Super-Market Analysis and Prediction using Python and MySQL Database

The Supermarket Sales Analysis and Prediction project is a comprehensive data science workflow that combines data analysis and machine learning to derive actionable insights and predictions from supermarket sales data. The project is divided into two main components:

1. Supermarket Sales Analysis:

Objective: Analyze sales data to uncover trends and patterns. Technologies Used: Python, MySQL, Pandas, Matplotlib. Key Features:

  • Run the MySQL database application as docker container and connect with the container using python connect and mysql client libraries.
  • Connects to a MySQL database to fetch sales data.
  • Performs exploratory data analysis (EDA) to identify trends, such as top-selling products, sales by branch, and customer demographics.
  • Visualizes data using plots to provide insights into sales performance and customer preferences.
2. Sales Prediction:

Objective: Predict customer types (e.g., “Member” or “Normal”) based on sales data.
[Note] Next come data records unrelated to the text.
File: src/rtl/dot_product_reader.sv
// dot_product_reader: read-side sequencer for the dotProduct datapath.
// It walks the shared read port of the A and B vector memories and
// multiply-accumulates the returned element pairs. Both memories have a
// registered read, so data arrives one cycle after the address. The finished
// sum is offered on a valid/ready result interface.
module dot_product_reader #(
  parameter int ADDR_WIDTH = 4,
  parameter int DATA_WIDTH = 8,
  parameter int ACC_WIDTH  = 2 * DATA_WIDTH + ADDR_WIDTH
) (
  input  logic                  clk,
  input  logic                  rst,
  input  logic                  start,
  input  logic [ADDR_WIDTH:0]   len,
  output logic                  busy,
  output logic                  read_en,
  output logic [ADDR_WIDTH-1:0] read_address,
  input  logic [DATA_WIDTH-1:0] a_data,
  input  logic [DATA_WIDTH-1:0] b_data,
  output logic [ACC_WIDTH-1:0]  result,
  output logic                  result_valid,
  input  logic                  result_ready
);

  typedef enum logic [1:0] {
    S_IDLE  = 2'd0,
    S_READ  = 2'd1,
    S_DRAIN = 2'd2,
    S_DONE  = 2'd3
  } state_t;

  localparam logic [ADDR_WIDTH:0] COUNT_ONE = {{ADDR_WIDTH{1'b0}}, 1'b1};

  state_t                    r_state;
  state_t                    w_next_state;

  // Element count latched at start, and the number of reads issued so far.
  // r_count is one bit wider than the address, so a full-length vector
  // (all-ones last address) ends on the count compare and never wraps into
  // an extra read.
  logic [ADDR_WIDTH:0]       r_len;
  logic [ADDR_WIDTH:0]       r_count;

  logic                      r_read_en;
  logic [ADDR_WIDTH-1:0]     r_read_address;

  // One-cycle-delayed read_en. It marks the cycles in which a_data/b_data
  // carry a pair that was actually requested.
  logic                      r_data_valid;

  logic [ACC_WIDTH-1:0]      r_acc;
  logic [ACC_WIDTH-1:0]      r_result;
  logic                      r_result_valid;

  logic                      w_len_zero;
  logic                      w_last_issued;
  logic [2*DATA_WIDTH-1:0]   w_product;
  logic [ACC_WIDTH-1:0]      w_acc_next;

  assign w_len_zero    = (len == '0);
  assign w_last_issued = (r_count == r_len);

  // The product is computed at full width and zero-extended. ACC_WIDTH
  // leaves room for 2^ADDR_WIDTH maximal products, so the sum cannot overflow.
  assign w_product  = a_data * b_data;
  assign w_acc_next = r_data_valid ? (r_acc + ACC_WIDTH'(w_product)) : r_acc;

  // State register; reset returns to IDLE regardless of other inputs.
  always_ff @(posedge clk) begin
    // NOTE: state is updated with non-blocking assignments so every flop samples pre-edge values.
    if (rst) begin
      r_state <= S_IDLE;
    end else begin
      r_state <= w_next_state;
    end
  end

  // Next-state logic. start is only looked at in IDLE.
  always_comb begin
    // NOTE: default assigned first so no path leaves w_next_state unassigned (no latch).
    w_next_state = r_state;
    case (r_state)
      S_IDLE: begin
        if (start) begin
          w_next_state = w_len_zero ? S_DONE : S_READ;
        end
      end
      S_READ: begin
        if (w_last_issued) begin
          w_next_state = S_DRAIN;
        end
      end
      S_DRAIN: begin
        w_next_state = S_DONE;
      end
      S_DONE: begin
        if (result_ready) begin
          w_next_state = S_IDLE;
        end
      end
      default: begin
        w_next_state = S_IDLE;
      end
    endcase
  end

  // Read sequencing, accumulation and the result register.
  always_ff @(posedge clk) begin
    if (rst) begin
      r_len          <= '0;
      r_count        <= '0;
      r_read_en      <= 1'b0;
      r_read_address <= '0;
      r_data_valid   <= 1'b0;
      r_acc          <= '0;
      r_result       <= '0;
      r_result_valid <= 1'b0;
    end else begin
      r_data_valid <= r_read_en;
      case (r_state)
        S_IDLE: begin
          if (start) begin
            r_len   <= len;
            r_acc   <= '0;
            r_count <= COUNT_ONE;
            if (w_len_zero) begin
              // Empty vector: the dot product is zero and is ready at once.
              r_result       <= '0;
              r_result_valid <= 1'b1;
            end else begin
              r_read_en      <= 1'b1;
              r_read_address <= '0;
            end
          end
        end
        S_READ: begin
          r_acc <= w_acc_next;
          if (w_last_issued) begin
            // Address holds at len-1; the last pair is still in flight.
            r_read_en <= 1'b0;
          end else begin
            // The count of reads issued equals the next address to read.
            r_read_address <= r_count[ADDR_WIDTH-1:0];
            r_count        <= r_count + COUNT_ONE;
          end
        end
        S_DRAIN: begin
          // Final pair arrives this cycle; fold it straight into the result.
          r_acc          <= w_acc_next;
          r_result       <= w_acc_next;
          r_result_valid <= 1'b1;
        end
        S_DONE: begin
          if (result_ready) begin
            r_result_valid <= 1'b0;
          end
        end
        default: begin
          r_read_en <= 1'b0;
        end
      endcase
    end
  end

  assign busy         = (r_state != S_IDLE);
  assign read_en      = r_read_en;
  assign read_address = r_read_address;
  assign result       = r_result;
  assign result_valid = r_result_valid;

endmodule

File: config.mk
export PLATFORM = sky130hd
export DESIGN_NAME = dot_product_reader
export DESIGN_NICKNAME = d
export VERILOG_FILES = /design/src/rtl/dot_product_reader.sv
export SDC_FILE = /design/constraint.sdc
export NUM_CORES = 1
export LEC_CHECK = 0
export CAP_MARGIN = 10
export CORE_ASPECT_RATIO = 0.8
export CORE_UTILIZATION = 63
export CTS_CLUSTER_DIAMETER = 200
export CTS_CLUSTER_SIZE = 16
export DETAILED_ROUTE_END_ITERATION = 6
export PLACE_DENSITY = 0.95
export SYNTH_ARGS = -nofsm -noshare
export SYNTH_HDL_FRONTEND = slang
export SYNTH_SLANG_ARGS = --single-unit
File: constraint.sdc
create_clock -name clk -period 14.4 [get_ports clk]
set_input_delay 2.16 -clock clk [delete_from_list [all_inputs] [get_ports clk]]
set_output_delay 2.16 -clock clk [all_outputs]
set_load 0.1 [all_outputs]
# Word level (Yosys, flattened, before mapping)
# Cells that the tools add are included.
[word_totals]
mem_bits_ro = 0
latch_bits = 0
regBits = 59
n_memories = 0
in_bits = 25
word_cells = 64
ramBits = 0
[op_classes]
add_sub_neg = 2
bitwise_logic = 0
order_cmp = 0
n_reduce_logical = 16
mux = 26
eq_ne = 10
n_shift = 0
n_div = 0
n_mul = 1
[ops]
columns = ["op", "count"]
rows = [
  ["20-bit 2-to-1 mux", 4],
  ["20-bit one-hot mux with 2 select lines", 2],
  ["20-bit by 16-bit adder with 20-bit output", 1],
  ["8-bit by 8-bit multiplier with 16-bit output", 1],
  ["4-bit 2-to-1 mux", 3],
  ["2-bit inequality test, second input constant", 6],
  ["4-bit AND reduction", 3],
  ["5-bit 2-to-1 mux", 2],
  ["5-bit one-hot mux with 2 select lines", 1],
  ["3-bit AND reduction", 3],
  ["2-bit 2-to-1 mux", 4],
  ["2-bit one-hot mux with 4 select lines", 1],
  ["4-bit one-hot mux with 2 select lines", 1],
  ["2-bit nonzero test", 4],
  ["1-bit 2-to-1 mux", 6],
  ["5-bit by 1-bit adder with 5-bit output, second input constant", 1],
  ["5-bit equality test", 1],
  ["5-bit logical NOT", 1],
  ["2-bit equality test, second input constant", 2],
  ["2-bit AND reduction", 2],
  ["1-bit one-hot mux with 3 select lines", 1],
  ["3-bit nonzero test", 1],
  ["2-bit by 1-bit equality test with 1-bit output, second input constant", 1],
  ["2-bit logical NOT", 1],
  ["2 further kinds", 2],
]

# Depth between registers and ports, before layout
[logic_depth]
depth_word = 4
mapped_depth = 19

# Worst setup path before layout
# Ideal clock, no wire load.
[synth_timing]
kind = "input -> register"
from = "in b_data[1]"
to = "reg r_result[12] (netlist: result[12])"
setup_ns = 0.116
t_arrival_ns = 6.341
t_required_ns = 14.284
stages = 17
path_slack_ns = 7.942
cell_sequence = "clkbuf_1 -> nand2_1 -> fa_1 -> inv_1 -> fa_1 -> fa_1 -> inv_1 -> fa_1 -> inv_1 -> ha_1 -> a21o_1 -> a31o_2 -> or2_1 -> a41o_1 -> a21o_1 -> xor2_1 -> a31o_2"
[synth_via]
elab_chain_len = 4
[synth_rtl]
columns = ["item", "line", "source"]
rows = [
  ["from (decl)", "19", "input logic [DATA_WIDTH-1:0] b_data,"],
  ["8-bit by 8-bit multiplier with 16-bit output", "65", "assign w_product = a_data * b_data;"],
  ["20-bit by 16-bit adder with 20-bit output", "66", "assign w_acc_next = r_data_valid ? (r_acc + ACC_WIDTH'(w_product)) : r_acc;"],
  ["20-bit 2-to-1 mux", "66", ""],
  ["20-bit one-hot mux with 2 select lines", "120", "case (r_state)"],
  ["to (signal assigned)", "150", "r_result <= w_acc_next;"],
  ["to (decl)", "52", "logic [ACC_WIDTH-1:0] r_result;"],
]
# Every way passes these cells.
# A chain may end at the register's enable or synchronous reset.

# Worst setup path in the final report
[layout_timing]
from = "in b_data[1]"
to = "reg r_result[11] (netlist: result[11])"
# The elaborated chain is that of the path after synthesis.

==> summary.txt <==
Power
  • Pwr/cell area: 149.9 nW/um2
  • VDD IR max: 79.04 uV
  • LEAKAGE: 0.002803 uW

Die
  • Area of the core: 7983 um2
  • DIE HEIGHT: 83.53 um
  • Die Span X: 103.9 um
  • Number of I/O pins: 52
  • Starting Density: 0.6556
  • # rows: 29
  • Die footprint: 8679 um2

Global route
  • Global-route wire length before repair: 21770 um
  • Initial antenna violation count: 0
  • GRT Overall Usage: 0.3141
  • Total grt overflow: 0
  • Largest net degree at the start of global routing: 43
  • Vias in the first global route: 4572

Yosys
  • Mapped Area: 5234 um2
  • Count of flip-flops with a built-in enable after synthesis: 0
  • Sequential element share of the synthesized area: 0.2257
  • FF+latch count, synth: 59
  • FFs w/ async S/R, synth: 0
  • Synthesized Nets: 743
  • Distinct cells, synth: 50
  • Ys Warns: 0
  • Top FF cell, synth: dfxtp_1
  • Post-Synthesis Cells: 622
  • Syn_area_per_cell: 8.414 um2

Run
  • Max cap viols: 0

STA
  • Final number of setup-violating endpoints: 0
  • Final hold violation count: 0
  • RSZ-0062 raised after global routing: no
  • Worst hold slack: 461.6 ps
  • Tmin final: 6956 ps
  • Clk_skew: 6.234 ps
  • Post-Route Setup TNS: 0 ps
  • Worst setup margin: 7444 ps
  • Least-Margin Pin Slew: 997.1 ps
  • Slew Viols, Final: 0
  • F_max: 0.1438 GHz
  • Worst rel slew slack: 0.3332
  • Fin crit share: 0.4831

Clock network
  • Bufs on Longest Clock Path: 2
  • Worst-Skew Late Latency: 350 ps
  • Total CTS buffers: 9
  • TritonCTS clock tree: done
  • Postcts setup bufs: 0
  • Max H-tree Level: 3
  • Clock sink count: 59
  • CTS root buf: clkbuf_8
  • Post-CTS Hold Buffers: 0
  • Reg clk slew, reported paths: 70 ps
  • PostCTS Resize Cnt: 0

Placement
  • I/O Buffers: 51
  • Placed Cells: 761
  • Placement Setup Slack: 7197 ps
  • Final Wtd Congestion: 0.8953
  • DP Wirelength: 9839 um
  • Placed standard-cell area: 5807 um2

Routing
  • Drt drc: 0
  • Via-to-Cell Ratio: 5.897
  • Pre-Repair DR Iteration Count: 6
  • Drt total wl: 12890 um
  • Routed length per placed instance: 16.59 um
  • Routed via count: 4582
  • ANT nets after route: 0
  • Initial DRC count: 478

Worst setup path
  • CP arrival: 7180 ps
  • CP Data Required Time: 14620 ps
  • R2R setup slack: 9620 ps
  • Setup crit end kind: flip-flop
  • CP Class: input port to flip-flop
  • Reg-to-reg endpoint: result[11]
  • R2r worst-path depth: 16
  • RR Startpoint: r_acc[7]
  • CP Max Fanout: 8
  • Nature of the critical path startpoint: input port

Final layout
  • Layout area overhead: 15.92%
  • Post-Layout Cell Count: 777
  • Antenna cells: 0
  • Fin nets: 785
  • Fillers: 530
  • Share of layout cells above drive strength 1: 0.04335
  • Area of the multi-input gates: 3560 um2
  • Post-route design area: 6067 um2
  • Register area: 1181 um2

Worst hold path
  • Hold Crit Class: flip-flop to flip-flop
  • Hold Path Sink: result[2]
  • Min-Delay Startpoint: result[2]
  • Hold depth: 2

Run status
  • Status: finished clean
[cells in the final DEF (no fill, tap or decap), types with 10 or more instances in the layout]
cell and count:
inv_1 108, nand2_1 76, dfxtp_1 59, clkdlybuf4s50_1 51, fa_1 50, ha_1 46
and2_1 34, a21oi_1 32, nor2_1 25, nand3_1 22, o21ai_0 19, xor2_1 12
clkbuf_8 12, a21o_1 10, xnor2_1 10
[cell families (layout without fill, tap and decap cells)]
| logic type | after synthesis | after routing | synth area share |
|---|---|---|---|
| AO/OA/AOI/OAI | 120 | 120 | 0.1552 |
| XOR/XNOR | 22 | 22 | 0.03681 |
| multiplexers | 7 | 7 | 0.01363 |
| AND/OR/NAND/NOR | 188 | 188 | 0.1733 |
| buffers and inverters | 130 | 177 | 0.09419 |
| flip-flops | 59 | 59 | 0.2257 |
| adder cells (fa/ha/maj) | 96 | 96 | 0.3012 |
[Yosys cell counts (5+ instances only)]
| library cell | count | area share |
|---|---|---|
| a21o_1 | 10 | 0.014 |
| a21oi_1 | 32 | 0.031 |
| a22o_1 | 9 | 0.015 |
| a22oi_1 | 8 | 0.011 |
| a31o_2 | 5 | 0.0084 |
| a31oi_1 | 6 | 0.0072 |
| and2_1 | 34 | 0.041 |
| clkbuf_1 | 19 | 0.014 |
| dfxtp_1 | 59 | 0.23 |
| fa_1 | 50 | 0.19 |
| ha_1 | 46 | 0.11 |
| inv_1 | 108 | 0.077 |
| mux2i_1 | 6 | 0.011 |
| nand2_1 | 76 | 0.055 |
| nand2b_1 | 5 | 0.0060 |
| nand3_1 | 22 | 0.021 |
| nand4_1 | 5 | 0.0060 |
| nor2_1 | 25 | 0.018 |
| nor2b_1 | 7 | 0.0084 |
| o21ai_0 | 19 | 0.018 |
| xnor2_1 | 10 | 0.017 |
| xor2_1 | 12 | 0.020 |
[flip-flops by register name (all words and copies together) (netlist names)]
| name | flops |
|---|---|
| r_data_valid | 1 |
| r_state | 2 |
| r_count | 5 |
| read_address | 4 |
| r_acc | 20 |
| read_en | 1 |
| result_valid | 1 |
| r_len | 5 |
| result | 20 |
[per-stage QoR]
| stage | utilization | total power [uW] |
|---|---|---|
| final | 0.7600 | 909.2 |
| after global placement | 0.7274 | 659.2 |
| after floorplan | - | 574.1 |
| after CTS | 0.7600 | 898.8 |
| after global routing | 0.7600 | 965.0 |
| after detailed placement | 0.7274 | 692.0 |
[critical path, cell delays in order]
cell and delay, ps:
clkdlybuf4s50_1 680, nand2_1 140, fa_1 530, inv_1 60, fa_1 470, fa_1 500
inv_1 60, fa_1 540, inv_1 50, ha_1 360, a21o_1 230, a21oi_1 360
a21oi_1 150, o21a_1 230, or3_1 360, a31oi_1 210, o21ai_0 110
[per-layer routing]
metal | vias up | GRT usage | wire, um
li1 | 2120 | - | -
met1 | 2194 | 0.4126 | 5383
met2 | 226 | 0.5279 | 6226
met3 | 42 | 0.05230 | 889
met4 | 0 | 0.1065 | 387
met5 | - | 0 | 0
[worst max-delay path by stage]
stage                     startpoint          to  slack [ps]
final                      b_data[1]  result[11]        7440
after global routing       a_data[5]   r_acc[19]        7230
after CTS                  b_data[6]  result[11]        7510
after detailed placement   b_data[7]  result[16]        7200
after global placement     a_data[0]  result[12]        7340
after floorplan            b_data[1]  result[12]        7940
[cell type report]
class                   count  area share
flip-flops and latches     59      0.1947
repair buffers             53     0.08662
well taps                 108     0.02227
multi-input cells         433      0.5867
clock inverters             4     0.01567
inverters                 108     0.06682
clock buffers              12     0.02722
[power by group]
group	internal, uW	switching, uW	leakage (uW)
Combinational	180	343	0.00219
Sequential	177	13.4	0.000477
Clock	129	66.5	0.000133
Total	487	423	0.00280
(Power assumes the default switching activity.)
Technologies Used: Python, MySQL, Scikit-learn. Key Features:

  • Preprocesses data by encoding categorical variables and splitting it into training and testing sets.
  • Trains a logistic regression model to predict customer types.
  • Evaluates the model’s performance using accuracy and classification reports.
  • Simulates predictions on new data and stores the results in a MySQL table (sales_predictions).
  • Exports predictions to a CSV file for further analysis.